As of this writing, xml-to-json uses hxt with the expat-based hxt-expat parser. The pure Haskell parsers for hxt all seem to have memory issues which hxt-expat doesn't.
Just run the tool with the filename as a single argument, and direct the stdout to a file or a pipe:
xml-to-json myfile.xml > myfile.js
Use the --help
option to see the full command line options.
Here's a (possibly outdated) snapshot of the --help
output:
Usage: xml-to-json [OPTION...] files...
-h --help Show this help
-t TAG --tag-name=TAG Start conversion with nodes named TAG (ignoring all parent nodes)
-s --skip-roots Ignore the selected nodes, and start converting from their children
(can be combined with the 'start-tag' option to process only children of the matching nodes)

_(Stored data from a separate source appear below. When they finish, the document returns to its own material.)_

**src/motion_params.svh**
```systemverilog
`ifndef MOTION_PARAMS_SVH
`define MOTION_PARAMS_SVH

// Register indices; byte address is four times the index
`define ADDR_W          10
`define IDX_MODE        8'h16
`define IDX_CTRL1       8'h18
`define IDX_CTRL2       8'h19
`define IDX_LTHR        8'h1a
`define IDX_PTHR        8'h1b
`define IDX_PDUR        8'h1c
`define IDX_LAT         8'h1d
`define IDX_WIN         8'h1e
`define IDX_STATUS      8'h20
`define IDX_MASK        8'h21

// Reset value and writable-bit masks
`define REG_RESET       8'h00
`define MODE_MASK       8'h0f
`define CTRL1_MASK      8'hf8
`define CTRL2_MASK      8'h07
`define EV_MASK         8'h07

// Field positions
`define MODE_LSB        0
`define GLVL_LSB        2
`define C1_BW           7
`define C1_FMT_SEL      6
`define C1_DIS_LSB      3
`define C2_LVL_POL      0
`define C2_PLS_POL      1
`define C2_DRIVE        2
`define EV_LEVEL        0
`define EV_SINGLE       1
`define EV_DOUBLE       2

// Encodings
`define MODE_LEVEL      2'b10
`define MODE_PULSE      2'b11
`define GLVL_8G         2'b00
`define GLVL_2G         2'b01
`define GLVL_4G         2'b10
`define SAT_POS         8'h7f
`define SAT_NEG         8'h80
`define WIN_SINGLE      8'h01

// Timing: 0.5 ms duration step at a 40 ns clock
`define CLK_PERIOD_NS   40
`define PULSE_STEP_NS   500000
`define HALF_MS_CYCLES  (`PULSE_STEP_NS / `CLK_PERIOD_NS)

`endif

```
**src/motion_pkg.sv**
```systemverilog
package motion_pkg;

  typedef logic signed [9:0] raw_axis_t;
  typedef logic signed [7:0] out_axis_t;

  // Three axes, index 0 is x
  typedef struct packed {
    raw_axis_t z;
    raw_axis_t y;
    raw_axis_t x;
  } raw_vec_t;

  typedef struct packed {
    out_axis_t z;
    out_axis_t y;
    out_axis_t x;
  } out_vec_t;

  typedef enum logic [2:0] {
    PS_IDLE,
    PS_FIRST,
    PS_WAIT_FALL,
    PS_LATENCY,
    PS_WINDOW,
    PS_SECOND
  } pulse_state_t;

endpackage

```
**src/axis_threshold.sv**
```systemverilog
`timescale 1ns/100ps

// One axis against one threshold, either absolute or signed
module axis_threshold (
  input  wire logic signed [7:0] sample_i,
  input  wire logic        [7:0] threshold_i,
  input  wire logic              signed_mode_i,
  input  wire logic              negative_i,
  output logic                   meets_o
);

  wire [7:0] mag      = sample_i[7] ? 8'(-sample_i) : sample_i;
  // Absolute mode ignores threshold bit 7
  wire       abs_ge   = (mag >= {1'b0, threshold_i[6:0]});
  wire       sgn_ge   = (sample_i >= $signed(threshold_i));
  wire       above    = signed_mode_i ? sgn_ge : abs_ge;

  // Negative polarity looks for the sample below the threshold
  assign meets_o = negative_i ? ~above : above;

endmodule

```
**src/motion_detect_config.sv**
```systemverilog
// Added by the designer: register access over Avalon-MM.
`timescale 1ns/100ps
`include "motion_params.svh"

module motion_detect_config
  import motion_pkg::*;
#(
  parameter int unsigned HALF_MS_CYCLES = `HALF_MS_CYCLES
) (
  input  wire logic                clk_i,
  input  wire logic                resetn_i,
  input  wire logic [`ADDR_W-1:0]  avs_address_i,
  input  wire logic                avs_read_i,
  input  wire logic                avs_write_i,
  input  wire logic [31:0]         avs_writedata_i,
  output logic      [31:0]         avs_readdata_o,
  output logic                     avs_waitrequest_o,
  input  wire raw_vec_t            raw_sample_i,
  input  wire logic                sample_valid_i,
  output out_vec_t                 accel_o,
  output logic                     filter_bw_sel_o,
  output logic                     drive_strong_o,
  output logic                     level_event_o,
  output logic                     pulse_event_o,
  output logic                     irq_o
);

  // Reset release through two flops
  logic rst_meta_q;
  logic rst_n_q;
  always_ff @(posedge clk_i or negedge resetn_i) begin
    if (!resetn_i) begin
      rst_meta_q <= 1'b0;
      rst_n_q    <= 1'b0;
    end else begin
      rst_meta_q <= 1'b1;
      rst_n_q    <= rst_meta_q;
    end
  end

  // Configuration and interrupt registers
  logic [7:0] mode_q;
  logic [7:0] ctrl1_q;
  logic [7:0] ctrl2_q;
  logic [7:0] lthr_q;
  logic [7:0] pthr_q;
  logic [7:0] pdur_q;
  logic [7:0] lat_q;
  logic [7:0] win_q;
  logic [7:0] status_q;
  logic [7:0] mask_q;
  logic       wait_q;
  logic [7:0] rdata;

  // Field decode
  wire [1:0] op_mode                 = mode_q[`MODE_LSB +: 2];
  wire [1:0] g_range                 = mode_q[`GLVL_LSB +: 2];
  wire       threshold_format_select = ctrl1_q[`C1_FMT_SEL];
  wire [2:0] axis_dis                = ctrl1_q[`C1_DIS_LSB +: 3];
  wire       level_polarity_select   = ctrl2_q[`C2_LVL_POL];
  wire       pulse_polarity_select   = ctrl2_q[`C2_PLS_POL];
  wire       level_on                = (op_mode == `MODE_LEVEL);
  wire       pulse_on                = (op_mode == `MODE_PULSE);

  // Avalon decode; wait one cycle so read data comes from a flop
  wire       req       = avs_read_i | avs_write_i;
  wire       accept    = req & ~wait_q;
  wire       wr_en     = avs_write_i & accept;
  wire [7:0] idx       = avs_address_i[`ADDR_W-1:2];
  wire [7:0] wdata     = avs_writedata_i[7:0];
  wire       hit_mode  = (idx == `IDX_MODE);
  wire       hit_ctrl1 = (idx == `IDX_CTRL1);
  wire       hit_ctrl2 = (idx == `IDX_CTRL2);
  wire       hit_lthr  = (idx == `IDX_LTHR);
  wire       hit_pthr  = (idx == `IDX_PTHR);
  wire       hit_pdur  = (idx == `IDX_PDUR);
  wire       hit_lat   = (idx == `IDX_LAT);
  wire       hit_win   = (idx == `IDX_WIN);
  wire       hit_stat  = (idx == `IDX_STATUS);
  wire       hit_mask  = (idx == `IDX_MASK);

  // Read mux; unmapped addresses read zero
  always_comb begin
    if (hit_mode) begin
      rdata = mode_q;
    end else if (hit_ctrl1) begin
      rdata = ctrl1_q;
    end else if (hit_ctrl2) begin
      rdata = ctrl2_q;
    end else if (hit_lthr) begin
      rdata = lthr_q;
    end else if (hit_pthr) begin
      rdata = pthr_q;
    end else if (hit_pdur) begin
      rdata = pdur_q;
    end else if (hit_lat) begin
      rdata = lat_q;
    end else if (hit_win) begin
      rdata = win_q;
    end else if (hit_stat) begin
      rdata = status_q;
    end else if (hit_mask) begin
      rdata = mask_q;
    end else begin
      rdata = 8'h00;
    end
  end

  // Bus handshake and read data
  always_ff @(posedge clk_i or negedge rst_n_q) begin
    if (!rst_n_q) begin
      wait_q         <= 1'b1;
      avs_readdata_o <= 32'h0;
    end else begin
      if (accept) begin
        wait_q <= 1'b1;
      end else if (req) begin
        wait_q <= 1'b0;
      end
      if (req && wait_q) begin
        avs_readdata_o <= {24'h0, rdata};
      end
    end
  end
  assign avs_waitrequest_o = wait_q;

  // Writable registers; masks keep unused bits at zero
  always_ff @(posedge clk_i or negedge rst_n_q) begin
    if (!rst_n_q) begin
      mode_q  <= `REG_RESET;
      ctrl1_q <= `REG_RESET;
      ctrl2_q <= `REG_RESET;
      lthr_q  <= `REG_RESET;
      pthr_q  <= `REG_RESET;
      pdur_q  <= `REG_RESET;
      lat_q   <= `REG_RESET;
      win_q   <= `REG_RESET;
      mask_q  <= `REG_RESET;
    end else if (wr_en) begin
      if (hit_mode)  mode_q  <= wdata & `MODE_MASK;
      if (hit_ctrl1) ctrl1_q <= wdata & `CTRL1_MASK;
      if (hit_ctrl2) ctrl2_q <= wdata & `CTRL2_MASK;
      if (hit_lthr)  lthr_q  <= wdata;
      if (hit_pthr)  pthr_q  <= wdata;
      if (hit_pdur)  pdur_q  <= wdata;
      if (hit_lat)   lat_q   <= wdata;
      if (hit_win)   win_q   <= wdata;
      if (hit_mask)  mask_q  <= wdata & `EV_MASK;
    end
  end

  // Range scaling with saturation into 8 bits
  function automatic out_axis_t scale_axis(raw_axis_t raw, logic [1:0] rng);
    raw_axis_t s;
    s = raw;
    if (rng == `GLVL_4G) begin
      s = raw >>> 1;
    end else if (rng == `GLVL_8G) begin
      s = raw >>> 2;
    end
    if (s > $signed(10'sd127)) begin
      return `SAT_POS;
    end else if (s < $signed(-10'sd128)) begin
      return `SAT_NEG;
    end
    return s[7:0];
  endfunction

  // Per-axis scaling and threshold comparison
  raw_axis_t raw_ax [3];
  out_axis_t scaled [3];
  logic [2:0] lvl_meet;
  logic [2:0] pls_meet;
  assign raw_ax[0] = raw_sample_i.x;
  assign raw_ax[1] = raw_sample_i.y;
  assign raw_ax[2] = raw_sample_i.z;

  for (genvar a = 0; a < 3; a++) begin : g_axis
    assign scaled[a] = scale_axis(raw_ax[a], g_range);
    // Level: format select picks absolute or signed
    axis_threshold u_lvl (
      .sample_i      (scaled[a]),
      .threshold_i   (lthr_q),
      .signed_mode_i (threshold_format_select),
      .negative_i    (level_polarity_select),
      .meets_o       (lvl_meet[a])
    );
    // Pulse: always absolute, top bit dropped
    axis_threshold u_pls (
      .sample_i      (scaled[a]),
      .threshold_i   ({1'b0, pthr_q[6:0]}),
      .signed_mode_i (1'b0),
      .negative_i    (pulse_polarity_select),
      .meets_o       (pls_meet[a])
    );
  end

  // Axis combination; disabled axes drop out of both forms
  wire [2:0] en       = ~axis_dis;
  wire       lvl_or   = |(lvl_meet & en);
  wire       lvl_and  = (|en) & (&(lvl_meet | axis_dis));
  wire       pls_or   = |(pls_meet & en);
  wire       pls_and  = (|en) & (&(pls_meet | axis_dis));
  wire       lvl_cond = level_polarity_select ? lvl_and : lvl_or;
  wire       pls_cond = pulse_polarity_select ? pls_and : pls_or;

  // Output samples and pulse condition held between samples
  logic pls_cond_q;
  always_ff @(posedge clk_i or negedge rst_n_q) begin
    if (!rst_n_q) begin
      accel_o    <= '0;
      pls_cond_q <= 1'b0;
    end else if (sample_valid_i) begin
      accel_o    <= '{z: scaled[2], y: scaled[1], x: scaled[0]};
      pls_cond_q <= pls_cond;
    end
  end

  // Time base: half-millisecond tick, millisecond every second one
  logic half_tick;
  logic ms_phase_q;
  tick_divider #(
    .CYCLES (HALF_MS_CYCLES)
  ) u_tick (
    .clk_i   (clk_i),
    .rst_n_i (rst_n_q),
    .tick_o  (half_tick)
  );
  always_ff @(posedge clk_i or negedge rst_n_q) begin
    if (!rst_n_q) begin
      ms_phase_q <= 1'b0;
    end else if (half_tick) begin
      ms_phase_q <= ~ms_phase_q;
    end
  end
  wire ms_tick = half_tick & ms_phase_q;

  // Pulse sequencer
  pulse_state_t ps_q;
  pulse_state_t ps_d;
  logic [8:0]   cnt_q;
  logic [8:0]   cnt_d;
  logic         single_ev;
  logic         double_ev;
  // A pulse is short enough while its half-ms count stays within a nonzero limit
  wire          dur_ok   = (pdur_q != 8'h00) && (cnt_q <= {1'b0, pdur_q});
  wire          dur_over = (cnt_q > {1'b0, pdur_q});
  wire          lat_done = (cnt_q >= {1'b0, lat_q});
  wire          win_done = (cnt_q >= {1'b0, win_q});

  always_comb begin
    ps_d      = ps_q;
    cnt_d     = cnt_q;
    single_ev = 1'b0;
    double_ev = 1'b0;
    case (ps_q)
      PS_IDLE: begin
        cnt_d = 9'h0;
        if (pls_cond_q) begin
          ps_d = PS_FIRST;
        end
      end
      PS_FIRST: begin
        if (half_tick) cnt_d = cnt_q + 9'h1;
        if (!pls_cond_q) begin
          single_ev = dur_ok;
          ps_d      = dur_ok ? PS_LATENCY : PS_IDLE;
          cnt_d     = 9'h0;
        end else if (dur_over) begin
          ps_d = PS_WAIT_FALL;
        end
      end
      PS_WAIT_FALL: begin
        if (!pls_cond_q) ps_d = PS_IDLE;
      end
      PS_LATENCY: begin
        // Input ignored here to mask ringing after a tap
        if (ms_tick) cnt_d = cnt_q + 9'h1;
        if (lat_done) begin
          cnt_d = 9'h0;
          ps_d  = (win_q > `WIN_SINGLE) ? PS_WINDOW : PS_IDLE;
        end
      end
      PS_WINDOW: begin
        if (ms_tick) cnt_d = cnt_q + 9'h1;
        if (pls_cond_q) begin
          cnt_d = 9'h0;
          ps_d  = PS_SECOND;
        end else if (win_done) begin
          ps_d = PS_IDLE;
        end
      end
      PS_SECOND: begin
        if (half_tick) cnt_d = cnt_q + 9'h1;
        if (!pls_cond_q) begin
          double_ev = dur_ok;
          ps_d      = PS_IDLE;
        end else if (dur_over) begin
          ps_d = PS_WAIT_FALL;
        end
      end
      default: begin
        ps_d = PS_IDLE;
      end
    endcase
    if (!pulse_on) begin
      ps_d      = PS_IDLE;
      single_ev = 1'b0;
      double_ev = 1'b0;
    end
  end

  always_ff @(posedge clk_i or negedge rst_n_q) begin
    if (!rst_n_q) begin
      ps_q  <= PS_IDLE;
      cnt_q <= 9'h0;
    end else begin
      ps_q  <= ps_d;
      cnt_q <= cnt_d;
    end
  end

  // Events, sticky status with write-one-to-clear; set wins
  wire       level_ev = level_on & sample_valid_i & lvl_cond;
  wire [7:0] events   = {5'h0, double_ev, single_ev, level_ev};
  wire [7:0] clr      = (wr_en && hit_stat) ? wdata : 8'h00;
  wire [7:0] status_d = ((status_q & ~clr) | events) & `EV_MASK;

  always_ff @(posedge clk_i or negedge rst_n_q) begin
    if (!rst_n_q) begin
      status_q        <= 8'h00;
      irq_o           <= 1'b0;
      level_event_o   <= 1'b0;
      pulse_event_o   <= 1'b0;
      filter_bw_sel_o <= 1'b0;
      drive_strong_o  <= 1'b0;
    end else begin
      status_q        <= status_d;
      irq_o           <= |(status_d & mask_q);
      level_event_o   <= level_ev;
      pulse_event_o   <= single_ev | double_ev;
      filter_bw_sel_o <= ctrl1_q[`C1_BW];
      drive_strong_o  <= ctrl2_q[`C2_DRIVE];
    end
  end

endmodule

```
**src/tick_divider.sv**
```systemverilog
`timescale 1ns/100ps

// Free-running divider giving a one-cycle tick every CYCLES clocks
module tick_divider #(
  parameter int unsigned CYCLES = 12500
) (
  input  wire logic clk_i,
  input  wire logic rst_n_i,
  output logic      tick_o
);

  logic [31:0] cnt_q;
  wire         wrap = (cnt_q == 32'(CYCLES - 1));

  // Counter and registered tick
  always_ff @(posedge clk_i or negedge rst_n_i) begin
    if (!rst_n_i) begin
      cnt_q  <= 32'h0;
      tick_o <= 1'b0;
    end else begin
      cnt_q  <= wrap ? 32'h0 : cnt_q + 32'h1;
      tick_o <= wrap;
    end
  end

endmodule
```
**config.mk**
```make
export PLATFORM = sky130hd
export DESIGN_NAME = motion_detect_config
export DESIGN_NICKNAME = d
export VERILOG_FILES = /design/src/motion_pkg.sv /design/src/axis_threshold.sv /design/src/motion_detect_config.sv /design/src/tick_divider.sv
export VERILOG_INCLUDE_DIRS = /design/src
export SDC_FILE = /design/constraint.sdc
export NUM_CORES = 1
export LEC_CHECK = 0
export BUFFER_PORTS_ARGS = -buffer_cell sky130_fd_sc_hd__buf_2
export CORE_ASPECT_RATIO = 2
export CORE_MARGIN = 4
export CORE_UTILIZATION = 35
export CTS_BUF_LIST = sky130_fd_sc_hd__clkbuf_8
export DETAILED_ROUTE_END_ITERATION = 8
export PLACE_DENSITY = 0.62
export SLEW_MARGIN = 20
export SYNTH_ARGS = -nofsm -noshare
export SYNTH_HDL_FRONTEND = slang
export SYNTH_SLANG_ARGS = --single-unit
```
**constraint.sdc**
```tcl
create_clock -name clk_i -period 5.7 [get_ports clk_i]
set_input_delay 1.14 -clock clk_i [delete_from_list [all_inputs] [get_ports clk_i]]
set_output_delay 1.14 -clock clk_i [all_outputs]
set_load 0.05 [all_outputs]
```
**config.mk**
```make
export PLATFORM = sky130hd
export DESIGN_NAME = loc_top
export DESIGN_NICKNAME = d
export VERILOG_FILES = /design/src/inc/loc_pkg.sv /design/src/inc/loc_core_if.sv /design/src/hdl/loc_core.sv /design/src/hdl/loc_top.sv
export SDC_FILE = /design/constraint.sdc
export NUM_CORES = 1
export LEC_CHECK = 0
export BUFFER_PORTS_ARGS = -buffer_cell sky130_fd_sc_hd__buf_4
export CAP_MARGIN = 30
export CORE_UTILIZATION = 45
export CTS_CLUSTER_DIAMETER = 100
export DETAILED_ROUTE_END_ITERATION = 6
export HOLD_SLACK_MARGIN = 0.12
export SKIP_CTS_REPAIR_TIMING = 1
export SYNTH_ARGS = -nofsm -noshare
export SYNTH_HDL_FRONTEND = slang
export SYNTH_SLANG_ARGS = --single-unit
```
**constraint.sdc**
```tcl
create_clock -name sys_clk -period 6.6 [get_ports sys_clk]
set_clock_uncertainty 0.2 [all_clocks]
set_input_delay 1.32 -clock sys_clk [delete_from_list [all_inputs] [get_ports sys_clk]]
set_output_delay 1.32 -clock sys_clk [all_outputs]
set_load 0.03 [all_outputs]
```
$ cat src/design/vre_controller.sv
/*
 * Raw request and enable stage of a vectored interrupt controller, AXI4-Lite slave.
 * Assumes one clock, synchronous active-low reset, and a classifier fed by ENABLED_REQ.
 */
`timescale 1ns/1ps
`include "vre_map.svh"

// Notes on behaviour
// (RL1) Forced bits ORed into request lines first
// (RL2) Clear write one drops forced bit
// (RL3) Clear write zero keeps forced bit
// (RL4) Clear register 32 bits, write-only
// (RL5) Raw status read-only, shows combined lines
// (RL6) Raw bit zero when both sources negated
// (RL7) Raw bit one when either source asserted
// (RL8) Only enabled requests pass onward
// (RL9) Enable read shows enabled positions
// (RL10) Enable write ones set, zeros keep
// (RL11) Enable and raw view reset zero
// (RL12) Low-byte source positions fixed
// (RL13) Upper source positions fixed
module vre_controller (
    input wire logic MCLK,
    input wire logic RESETN,
    input wire logic S_AXI_AWVALID,
    output logic S_AXI_AWREADY,
    input wire logic [31:0] S_AXI_AWADDR,
    input wire logic S_AXI_WVALID,
    output logic S_AXI_WREADY,
    input wire logic [`VRE_DATA_WIDTH-1:0] S_AXI_WDATA,
    input wire logic [`VRE_LANE_COUNT-1:0] S_AXI_WSTRB,
    output logic S_AXI_BVALID,
    input wire logic S_AXI_BREADY,
    output logic [1:0] S_AXI_BRESP,
    input wire logic S_AXI_ARVALID,
    output logic S_AXI_ARREADY,
    input wire logic [31:0] S_AXI_ARADDR,
    output logic S_AXI_RVALID,
    input wire logic S_AXI_RREADY,
    output logic [`VRE_DATA_WIDTH-1:0] S_AXI_RDATA,
    output logic [1:0] S_AXI_RRESP,
    input wire vre_pkg::vre_req_vec_type IRQ_REQ_IN,
    output logic [`VRE_DATA_WIDTH-1:0] ENABLED_REQ,
    output logic IRQ_OUT
);

    vre_pkg::vre_wr_state_type wr_state;
    vre_pkg::vre_wr_state_type next_wr_state;
    logic [31:0] wr_addr;
    logic [`VRE_DATA_WIDTH-1:0] wr_data;
    logic [`VRE_LANE_COUNT-1:0] wr_strb;
    logic [`VRE_DATA_WIDTH-1:0] wr_mask;
    logic [`VRE_DATA_WIDTH-1:0] wr_ones;
    logic aw_take;
    logic w_take;
    logic wr_exec;
    logic [`VRE_DATA_WIDTH-1:0] forced;
    logic [`VRE_DATA_WIDTH-1:0] enable;
    logic [`VRE_DATA_WIDTH-1:0] event_status;
    logic [`VRE_DATA_WIDTH-1:0] event_mask;
    logic [`VRE_DATA_WIDTH-1:0] raw_status;
    logic ar_take;
    logic [`VRE_DATA_WIDTH-1:0] next_rdata;
    logic [1:0] next_rresp;

    // ****************************************************************
    // Request path
    // ****************************************************************
    vre_req_gate u_gate (
        .clk(MCLK),
        .resetn(RESETN),
        .req_in(IRQ_REQ_IN),
        .forced(forced),
        .enable(enable),
        .raw_status(raw_status),
        .enabled_req(ENABLED_REQ)
    );

    // ****************************************************************
    // Write channel
    // ****************************************************************
    assign S_AXI_AWREADY = (wr_state == vre_pkg::WR_IDLE) || (wr_state == vre_pkg::WR_HAVE_DATA);
    assign S_AXI_WREADY = (wr_state == vre_pkg::WR_IDLE) || (wr_state == vre_pkg::WR_HAVE_ADDR);
    assign S_AXI_BVALID = (wr_state == vre_pkg::WR_RESP);
    assign aw_take = S_AXI_AWVALID && S_AXI_AWREADY;
    assign w_take = S_AXI_WVALID && S_AXI_WREADY;
    assign wr_exec = (wr_state == vre_pkg::WR_EXEC);

    always_comb begin
        next_wr_state = wr_state;
        case (wr_state)
            vre_pkg::WR_IDLE: begin
                if (aw_take && w_take) begin
                    next_wr_state = vre_pkg::WR_EXEC;
                end else if (aw_take) begin
                    next_wr_state = vre_pkg::WR_HAVE_ADDR;
                end else if (w_take) begin
                    next_wr_state = vre_pkg::WR_HAVE_DATA;
                end
            end
            vre_pkg::WR_HAVE_ADDR: begin
                if (w_take) begin
                    next_wr_state = vre_pkg::WR_EXEC;
                end
            end
            vre_pkg::WR_HAVE_DATA: begin
                if (aw_take) begin
                    next_wr_state = vre_pkg::WR_EXEC;
                end
            end
            vre_pkg::WR_EXEC: begin
                next_wr_state = vre_pkg::WR_RESP;
            end
            vre_pkg::WR_RESP: begin
                if (S_AXI_BREADY) begin
                    next_wr_state = vre_pkg::WR_IDLE;
                end
            end
            default: begin
                next_wr_state = vre_pkg::WR_IDLE;
            end
        endcase
    end

    always_ff @(posedge MCLK) begin
        if (!RESETN) begin
            wr_state <= vre_pkg::WR_IDLE;
        end else begin
            wr_state <= next_wr_state;
        end
    end

    always_ff @(posedge MCLK) begin
        if (!RESETN) begin
            wr_addr <= `VRE_RESET_WORD;
            wr_data <= `VRE_RESET_WORD;
            wr_strb <= '0;
        end else begin
            if (aw_take) begin
                wr_addr <= S_AXI_AWADDR;
            end
            if (w_take) begin
                wr_data <= S_AXI_WDATA;
                wr_strb <= S_AXI_WSTRB;
            end
        end
    end

    // Lanes with a low strobe write nothing, not zeros
    genvar lane;
    generate
        for (lane = 0; lane < `VRE_LANE_COUNT; lane = lane + 1) begin : g_lane
            assign wr_mask[lane*`VRE_LANE_WIDTH +: `VRE_LANE_WIDTH] = {`VRE_LANE_WIDTH{wr_strb[lane]}};
        end
    endgenerate
    assign wr_ones = wr_data & wr_mask;

    // Raw status takes no writes; it answers with an error
    always_ff @(posedge MCLK) begin
        if (!RESETN) begin
            S_AXI_BRESP <= `VRE_RESP_OKAY;
        end else if (wr_exec) begin
            case (wr_addr)
                `VRE_ADDR_ENABLE_SET, `VRE_ADDR_FORCED, `VRE_ADDR_FORCED_CLEAR,
                `VRE_ADDR_EVENT_STATUS, `VRE_ADDR_EVENT_MASK: begin
                    S_AXI_BRESP <= `VRE_RESP_OKAY;
                end
                default: begin
                    S_AXI_BRESP <= `VRE_RESP_SLVERR;  // [RL5]
                end
            endcase
        end
    end

    // ****************************************************************
    // Register state
    // ****************************************************************
    always_ff @(posedge MCLK) begin
        if (!RESETN) begin
            forced <= `VRE_RESET_WORD;
        end else if (wr_exec && (wr_addr == `VRE_ADDR_FORCED)) begin
            forced <= forced | wr_ones;
        end else if (wr_exec && (wr_addr == `VRE_ADDR_FORCED_CLEAR)) begin
            forced <= forced & ~wr_ones;  // [RL2] [RL3]
        end
    end

    // No clear path here: disabling lives in a later stage
    always_ff @(posedge MCLK) begin
        if (!RESETN) begin
            enable <= `VRE_RESET_WORD;  // [RL11]
        end else if (wr_exec && (wr_addr == `VRE_ADDR_ENABLE_SET)) begin
            enable <= enable | wr_ones;  // [RL10]
        end
    end

    // New events win over a same-cycle write-one clear
    always_ff @(posedge MCLK) begin
        if (!RESETN) begin
            event_status <= `VRE_RESET_WORD;
        end else if (wr_exec && (wr_addr == `VRE_ADDR_EVENT_STATUS)) begin
            event_status <= (event_status & ~wr_ones) | ENABLED_REQ;
        end else begin
            event_status <= event_status | ENABLED_REQ;
        end
    end

    always_ff @(posedge MCLK) begin
        if (!RESETN) begin
            event_mask <= `VRE_RESET_WORD;
        end else if (wr_exec && (wr_addr == `VRE_ADDR_EVENT_MASK)) begin
            event_mask <= (event_mask & ~wr_mask) | wr_ones;
        end
    end

    always_ff @(posedge MCLK) begin
        if (!RESETN) begin
            IRQ_OUT <= 1'b0;
        end else begin
            IRQ_OUT <= |(event_status & event_mask);
        end
    end

    // ****************************************************************
    // Read channel
    // ****************************************************************
    assign S_AXI_ARREADY = !S_AXI_RVALID;
    assign ar_take = S_AXI_ARVALID && S_AXI_ARREADY;

    always_comb begin
        next_rdata = `VRE_RESET_WORD;
        next_rresp = `VRE_RESP_OKAY;
        case (S_AXI_ARADDR)
            `VRE_ADDR_RAW_STATUS: begin
                next_rdata = raw_status;  // [RL5]
            end
            `VRE_ADDR_ENABLE_SET: begin
                next_rdata = enable;  // [RL9]
            end
            `VRE_ADDR_FORCED: begin
                next_rdata = forced;
            end
            `VRE_ADDR_FORCED_CLEAR: begin
                next_rdata = `VRE_RESET_WORD;  // [RL4]
            end
            `VRE_ADDR_EVENT_STATUS: begin
                next_rdata = event_status;
            end
            `VRE_ADDR_EVENT_MASK: begin
                next_rdata = event_mask;
            end
            default: begin
                next_rresp = `VRE_RESP_SLVERR;
            end
        endcase
    end

    always_ff @(posedge MCLK) begin
        if (!RESETN) begin
            S_AXI_RVALID <= 1'b0;
            S_AXI_RDATA <= `VRE_RESET_WORD;
            S_AXI_RRESP <= `VRE_RESP_OKAY;
        end else if (ar_take) begin
            S_AXI_RVALID <= 1'b1;
            S_AXI_RDATA <= next_rdata;
            S_AXI_RRESP <= next_rresp;
        end else if (S_AXI_RREADY) begin
            S_AXI_RVALID <= 1'b0;
        end
    end
endmodule : vre_controller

-m --multiline Output each of the top-level converted json objects on a seperate line
-n --ignore-nulls Ignore nulls (do not output them) in the top-level output objects
-a --as-array Output the resulting objects in a top-level JSON array
Input file:
<?xml version="1.0"?>
<!DOCTYPE Test>
<Tests>
<Test Name="The First Test">
<Description Format="FooFormat">
Just a dummy
<!-- comment -->
Xml file.
</Description>
</Test>
<Test Name="Second"/>
</Tests>
JSON output (formatted for readability - actual output a single line):
{
"Tests" : {
"Test" : [
{ "Name" : "The First Test",
"Description" : {
"Format" : "FooFormat",
"value" : "Just a dummy\n\nXml file."
}
},
{ "Name" : "Second" }
]
}
}
For large XML files, the speed on a core-i5 machine is about 2MB of xml / sec, with a 100MB XML file resulting in a 56MB json output. It took about 10 minutes to process 1GB of xml data. The main performance limit is memory - only one single-threaded process was running since every single large file (tens of megabytes) consumes a lot of memory - about 50 times the size of the file.
A few simple tests have shown this to be at least twice as fast as jsonml's xlst-based converter (however, the outputs are not similar, as stated above).
Currently the program processes files serially. If run in parallel on many small XML files (<5MB) the performance becomes cpu-bound and processing may be much faster, depending on the architecture.